__Exercise prompt__
Whenever a line in the data holds the string "flip", pull that line out.

╭─ Source records

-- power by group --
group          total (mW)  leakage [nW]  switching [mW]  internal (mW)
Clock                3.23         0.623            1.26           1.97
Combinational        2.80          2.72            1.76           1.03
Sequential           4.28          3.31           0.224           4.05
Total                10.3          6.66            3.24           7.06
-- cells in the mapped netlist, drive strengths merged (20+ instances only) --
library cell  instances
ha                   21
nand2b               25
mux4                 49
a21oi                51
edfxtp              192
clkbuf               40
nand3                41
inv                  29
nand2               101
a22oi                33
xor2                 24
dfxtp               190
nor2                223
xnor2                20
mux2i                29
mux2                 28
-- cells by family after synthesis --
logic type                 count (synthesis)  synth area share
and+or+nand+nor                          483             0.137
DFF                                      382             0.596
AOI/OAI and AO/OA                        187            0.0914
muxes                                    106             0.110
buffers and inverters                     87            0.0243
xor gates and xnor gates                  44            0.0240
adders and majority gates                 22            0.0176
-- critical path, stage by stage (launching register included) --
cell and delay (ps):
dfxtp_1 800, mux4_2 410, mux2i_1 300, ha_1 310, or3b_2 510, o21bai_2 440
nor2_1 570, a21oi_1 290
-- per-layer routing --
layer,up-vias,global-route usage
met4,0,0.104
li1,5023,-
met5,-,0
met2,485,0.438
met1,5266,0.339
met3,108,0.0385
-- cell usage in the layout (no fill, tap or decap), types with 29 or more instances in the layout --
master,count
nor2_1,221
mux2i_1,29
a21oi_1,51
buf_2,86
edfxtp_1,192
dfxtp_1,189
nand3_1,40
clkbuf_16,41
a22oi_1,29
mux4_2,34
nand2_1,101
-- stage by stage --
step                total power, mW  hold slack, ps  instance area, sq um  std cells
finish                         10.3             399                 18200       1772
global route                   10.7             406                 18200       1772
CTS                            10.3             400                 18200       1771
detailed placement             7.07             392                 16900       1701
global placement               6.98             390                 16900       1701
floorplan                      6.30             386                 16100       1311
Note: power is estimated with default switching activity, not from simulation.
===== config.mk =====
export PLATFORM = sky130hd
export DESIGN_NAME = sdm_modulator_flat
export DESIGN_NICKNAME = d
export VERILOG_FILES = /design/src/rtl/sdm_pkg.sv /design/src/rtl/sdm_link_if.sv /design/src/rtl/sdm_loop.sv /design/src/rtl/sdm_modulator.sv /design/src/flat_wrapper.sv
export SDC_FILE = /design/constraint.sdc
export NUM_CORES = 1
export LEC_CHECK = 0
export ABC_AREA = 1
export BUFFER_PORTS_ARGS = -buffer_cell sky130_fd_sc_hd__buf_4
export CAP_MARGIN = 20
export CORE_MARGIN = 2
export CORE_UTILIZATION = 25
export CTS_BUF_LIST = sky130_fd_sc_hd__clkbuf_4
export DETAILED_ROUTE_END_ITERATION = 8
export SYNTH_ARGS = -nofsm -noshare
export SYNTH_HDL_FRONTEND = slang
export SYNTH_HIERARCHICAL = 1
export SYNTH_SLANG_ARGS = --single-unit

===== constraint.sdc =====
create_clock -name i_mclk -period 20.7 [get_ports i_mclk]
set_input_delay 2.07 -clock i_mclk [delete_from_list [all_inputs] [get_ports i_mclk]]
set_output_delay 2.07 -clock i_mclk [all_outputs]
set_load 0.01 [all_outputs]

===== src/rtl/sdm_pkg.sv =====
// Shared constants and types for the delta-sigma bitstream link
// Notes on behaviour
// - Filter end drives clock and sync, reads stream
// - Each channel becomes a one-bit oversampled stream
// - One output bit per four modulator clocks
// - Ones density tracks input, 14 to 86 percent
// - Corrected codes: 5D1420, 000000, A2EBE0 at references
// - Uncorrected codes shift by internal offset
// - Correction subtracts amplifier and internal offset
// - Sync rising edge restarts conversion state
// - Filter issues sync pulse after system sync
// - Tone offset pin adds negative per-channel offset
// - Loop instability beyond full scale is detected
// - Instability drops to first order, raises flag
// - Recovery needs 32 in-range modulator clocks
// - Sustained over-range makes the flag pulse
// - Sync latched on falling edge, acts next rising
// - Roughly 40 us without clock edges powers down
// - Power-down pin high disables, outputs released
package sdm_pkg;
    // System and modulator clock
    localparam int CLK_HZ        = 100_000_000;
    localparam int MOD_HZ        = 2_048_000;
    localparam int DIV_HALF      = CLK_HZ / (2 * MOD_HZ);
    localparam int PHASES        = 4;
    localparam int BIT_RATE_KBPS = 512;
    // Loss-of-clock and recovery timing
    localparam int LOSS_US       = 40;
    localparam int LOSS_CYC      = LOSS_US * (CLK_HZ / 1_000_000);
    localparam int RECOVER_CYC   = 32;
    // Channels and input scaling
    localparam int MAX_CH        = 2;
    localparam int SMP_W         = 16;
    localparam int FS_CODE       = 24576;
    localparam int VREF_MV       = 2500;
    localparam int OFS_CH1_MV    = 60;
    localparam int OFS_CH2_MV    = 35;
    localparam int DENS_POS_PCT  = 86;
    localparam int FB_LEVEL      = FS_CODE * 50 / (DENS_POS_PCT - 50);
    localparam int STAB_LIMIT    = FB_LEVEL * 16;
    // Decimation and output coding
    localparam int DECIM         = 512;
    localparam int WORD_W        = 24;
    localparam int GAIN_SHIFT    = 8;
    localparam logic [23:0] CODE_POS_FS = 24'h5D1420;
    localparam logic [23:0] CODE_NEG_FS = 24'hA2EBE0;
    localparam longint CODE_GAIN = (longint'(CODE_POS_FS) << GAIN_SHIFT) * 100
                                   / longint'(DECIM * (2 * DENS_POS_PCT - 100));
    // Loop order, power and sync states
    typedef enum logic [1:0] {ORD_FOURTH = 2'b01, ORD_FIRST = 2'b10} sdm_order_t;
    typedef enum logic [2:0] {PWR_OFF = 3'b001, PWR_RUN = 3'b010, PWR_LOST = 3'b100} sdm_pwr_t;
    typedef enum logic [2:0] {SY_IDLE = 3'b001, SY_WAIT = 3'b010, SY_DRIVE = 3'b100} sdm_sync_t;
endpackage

╰─
╭─ Source records

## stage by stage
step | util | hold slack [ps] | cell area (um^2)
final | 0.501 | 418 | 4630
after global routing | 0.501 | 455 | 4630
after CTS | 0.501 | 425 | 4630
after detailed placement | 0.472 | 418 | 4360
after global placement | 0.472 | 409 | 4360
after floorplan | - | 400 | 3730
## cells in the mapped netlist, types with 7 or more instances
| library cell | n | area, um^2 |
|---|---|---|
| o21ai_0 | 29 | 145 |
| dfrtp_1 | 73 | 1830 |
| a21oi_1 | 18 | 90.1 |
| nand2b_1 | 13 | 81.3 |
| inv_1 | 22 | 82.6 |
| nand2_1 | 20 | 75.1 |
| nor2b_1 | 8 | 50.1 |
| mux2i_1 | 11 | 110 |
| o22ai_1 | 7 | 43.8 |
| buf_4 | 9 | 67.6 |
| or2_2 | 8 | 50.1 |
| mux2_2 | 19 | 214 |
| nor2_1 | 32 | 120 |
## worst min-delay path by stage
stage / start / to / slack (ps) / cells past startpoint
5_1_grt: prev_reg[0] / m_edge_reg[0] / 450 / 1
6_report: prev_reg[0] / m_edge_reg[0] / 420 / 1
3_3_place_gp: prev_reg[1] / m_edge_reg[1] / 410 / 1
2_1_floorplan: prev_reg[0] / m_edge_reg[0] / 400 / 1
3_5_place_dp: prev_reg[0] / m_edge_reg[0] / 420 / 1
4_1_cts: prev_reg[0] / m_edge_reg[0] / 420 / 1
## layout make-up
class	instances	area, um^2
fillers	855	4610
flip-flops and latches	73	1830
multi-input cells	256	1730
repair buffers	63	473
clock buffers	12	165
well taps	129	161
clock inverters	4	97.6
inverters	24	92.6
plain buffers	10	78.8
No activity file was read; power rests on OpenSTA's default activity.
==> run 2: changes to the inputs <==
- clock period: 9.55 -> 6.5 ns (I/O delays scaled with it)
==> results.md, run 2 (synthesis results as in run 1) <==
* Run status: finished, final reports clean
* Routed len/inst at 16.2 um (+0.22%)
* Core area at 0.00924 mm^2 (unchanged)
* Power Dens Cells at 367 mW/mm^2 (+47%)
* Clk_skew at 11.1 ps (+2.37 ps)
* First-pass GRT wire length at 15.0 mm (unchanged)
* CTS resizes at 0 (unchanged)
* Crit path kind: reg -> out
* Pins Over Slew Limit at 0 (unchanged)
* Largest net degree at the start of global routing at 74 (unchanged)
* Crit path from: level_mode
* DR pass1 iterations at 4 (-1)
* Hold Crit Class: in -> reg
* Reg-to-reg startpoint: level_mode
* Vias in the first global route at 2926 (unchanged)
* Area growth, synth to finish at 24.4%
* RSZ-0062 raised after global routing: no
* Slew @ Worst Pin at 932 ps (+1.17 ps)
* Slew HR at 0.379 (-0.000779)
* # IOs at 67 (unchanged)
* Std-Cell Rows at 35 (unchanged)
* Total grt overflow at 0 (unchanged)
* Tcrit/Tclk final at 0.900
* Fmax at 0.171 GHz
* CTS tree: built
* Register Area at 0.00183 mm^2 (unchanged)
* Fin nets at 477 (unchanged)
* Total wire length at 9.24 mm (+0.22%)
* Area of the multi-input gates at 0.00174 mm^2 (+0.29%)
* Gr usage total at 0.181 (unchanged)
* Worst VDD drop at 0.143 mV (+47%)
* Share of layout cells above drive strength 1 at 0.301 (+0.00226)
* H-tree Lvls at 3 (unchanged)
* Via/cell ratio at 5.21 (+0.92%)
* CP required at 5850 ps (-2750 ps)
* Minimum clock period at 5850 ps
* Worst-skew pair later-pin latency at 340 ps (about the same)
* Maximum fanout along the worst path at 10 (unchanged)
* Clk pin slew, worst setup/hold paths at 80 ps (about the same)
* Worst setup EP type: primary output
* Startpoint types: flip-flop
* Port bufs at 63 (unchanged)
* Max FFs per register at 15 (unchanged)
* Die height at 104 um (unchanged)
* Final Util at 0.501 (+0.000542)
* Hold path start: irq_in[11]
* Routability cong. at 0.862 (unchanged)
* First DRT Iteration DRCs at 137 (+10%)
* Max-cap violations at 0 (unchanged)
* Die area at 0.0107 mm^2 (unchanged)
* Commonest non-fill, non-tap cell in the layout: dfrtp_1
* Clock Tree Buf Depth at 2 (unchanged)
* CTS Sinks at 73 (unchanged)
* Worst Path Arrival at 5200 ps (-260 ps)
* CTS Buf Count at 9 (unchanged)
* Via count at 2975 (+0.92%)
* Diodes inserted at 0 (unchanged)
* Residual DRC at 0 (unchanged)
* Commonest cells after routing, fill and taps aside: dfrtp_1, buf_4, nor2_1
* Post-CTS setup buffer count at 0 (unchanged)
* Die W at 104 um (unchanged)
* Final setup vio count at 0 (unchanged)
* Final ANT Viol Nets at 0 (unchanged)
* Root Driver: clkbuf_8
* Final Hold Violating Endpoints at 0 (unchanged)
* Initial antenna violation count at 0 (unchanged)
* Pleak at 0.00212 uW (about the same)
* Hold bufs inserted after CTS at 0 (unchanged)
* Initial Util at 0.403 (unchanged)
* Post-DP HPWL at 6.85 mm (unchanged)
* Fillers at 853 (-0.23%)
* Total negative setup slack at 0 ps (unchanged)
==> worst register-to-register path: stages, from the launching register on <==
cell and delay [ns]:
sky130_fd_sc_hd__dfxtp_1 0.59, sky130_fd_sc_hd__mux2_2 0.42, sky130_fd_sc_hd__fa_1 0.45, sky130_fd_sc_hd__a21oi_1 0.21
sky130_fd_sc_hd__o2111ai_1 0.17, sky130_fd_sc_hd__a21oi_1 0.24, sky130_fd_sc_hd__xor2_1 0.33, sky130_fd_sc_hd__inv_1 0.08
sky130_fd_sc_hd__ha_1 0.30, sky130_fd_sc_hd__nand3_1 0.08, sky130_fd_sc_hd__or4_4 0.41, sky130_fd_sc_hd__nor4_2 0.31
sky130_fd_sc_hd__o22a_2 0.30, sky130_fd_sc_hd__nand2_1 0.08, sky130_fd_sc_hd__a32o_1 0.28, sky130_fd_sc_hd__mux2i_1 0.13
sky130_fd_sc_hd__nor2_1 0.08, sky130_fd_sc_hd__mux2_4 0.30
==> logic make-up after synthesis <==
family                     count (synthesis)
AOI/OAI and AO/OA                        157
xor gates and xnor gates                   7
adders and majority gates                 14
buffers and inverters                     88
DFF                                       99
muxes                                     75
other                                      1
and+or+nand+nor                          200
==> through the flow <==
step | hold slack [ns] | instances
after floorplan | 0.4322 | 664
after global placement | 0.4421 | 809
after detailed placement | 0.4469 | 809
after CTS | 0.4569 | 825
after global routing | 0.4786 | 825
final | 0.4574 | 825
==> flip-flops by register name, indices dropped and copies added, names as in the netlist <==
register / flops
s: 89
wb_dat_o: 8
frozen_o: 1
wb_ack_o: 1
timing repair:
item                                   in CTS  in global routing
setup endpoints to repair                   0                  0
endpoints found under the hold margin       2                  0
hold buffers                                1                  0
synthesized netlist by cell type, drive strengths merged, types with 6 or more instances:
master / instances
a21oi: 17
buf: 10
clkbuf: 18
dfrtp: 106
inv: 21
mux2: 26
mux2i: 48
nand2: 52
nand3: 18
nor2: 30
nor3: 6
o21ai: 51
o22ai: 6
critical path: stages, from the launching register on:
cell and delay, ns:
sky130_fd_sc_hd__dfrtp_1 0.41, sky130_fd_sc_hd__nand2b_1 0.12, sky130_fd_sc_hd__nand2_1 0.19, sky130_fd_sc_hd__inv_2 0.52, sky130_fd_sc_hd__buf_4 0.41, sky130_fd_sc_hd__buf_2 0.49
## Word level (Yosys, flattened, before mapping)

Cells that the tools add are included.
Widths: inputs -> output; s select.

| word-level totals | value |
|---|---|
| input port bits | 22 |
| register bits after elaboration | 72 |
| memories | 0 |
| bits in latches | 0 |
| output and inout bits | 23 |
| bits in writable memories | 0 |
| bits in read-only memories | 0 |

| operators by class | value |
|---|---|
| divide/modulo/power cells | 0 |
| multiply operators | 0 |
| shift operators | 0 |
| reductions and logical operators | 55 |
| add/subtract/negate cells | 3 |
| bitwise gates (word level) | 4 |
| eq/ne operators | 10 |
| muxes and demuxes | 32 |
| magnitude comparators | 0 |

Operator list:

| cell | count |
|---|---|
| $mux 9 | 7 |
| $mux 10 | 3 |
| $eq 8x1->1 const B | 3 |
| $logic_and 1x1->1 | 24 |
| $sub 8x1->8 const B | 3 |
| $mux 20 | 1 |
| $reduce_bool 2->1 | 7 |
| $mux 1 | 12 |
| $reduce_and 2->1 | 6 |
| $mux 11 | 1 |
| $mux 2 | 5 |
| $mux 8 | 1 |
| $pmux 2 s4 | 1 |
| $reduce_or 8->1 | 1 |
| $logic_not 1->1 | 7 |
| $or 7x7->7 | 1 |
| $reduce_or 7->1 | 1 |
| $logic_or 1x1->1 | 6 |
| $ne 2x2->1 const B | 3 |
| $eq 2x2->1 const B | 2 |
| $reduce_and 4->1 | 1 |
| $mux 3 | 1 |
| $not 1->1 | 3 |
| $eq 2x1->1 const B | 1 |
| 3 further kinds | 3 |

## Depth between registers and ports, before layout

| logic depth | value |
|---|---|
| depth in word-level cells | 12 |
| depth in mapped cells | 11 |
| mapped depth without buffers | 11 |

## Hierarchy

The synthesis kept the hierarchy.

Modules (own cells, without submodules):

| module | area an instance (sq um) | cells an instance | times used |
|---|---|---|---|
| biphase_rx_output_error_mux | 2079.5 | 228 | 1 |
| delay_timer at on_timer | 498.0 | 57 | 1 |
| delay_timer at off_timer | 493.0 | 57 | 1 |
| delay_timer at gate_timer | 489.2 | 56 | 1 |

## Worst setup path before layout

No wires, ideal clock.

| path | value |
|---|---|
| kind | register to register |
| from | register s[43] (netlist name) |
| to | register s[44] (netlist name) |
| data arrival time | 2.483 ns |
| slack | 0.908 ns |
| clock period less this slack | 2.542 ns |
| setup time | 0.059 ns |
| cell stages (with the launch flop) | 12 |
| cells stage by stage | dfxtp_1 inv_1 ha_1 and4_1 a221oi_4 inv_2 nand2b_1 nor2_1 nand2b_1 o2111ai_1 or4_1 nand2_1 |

╰─

__Reply to the task__
flip-flops and latches	73	1830
* Startpoint types: flip-flop
==> flip-flops by register name, indices dropped and copies added, names as in the netlist <==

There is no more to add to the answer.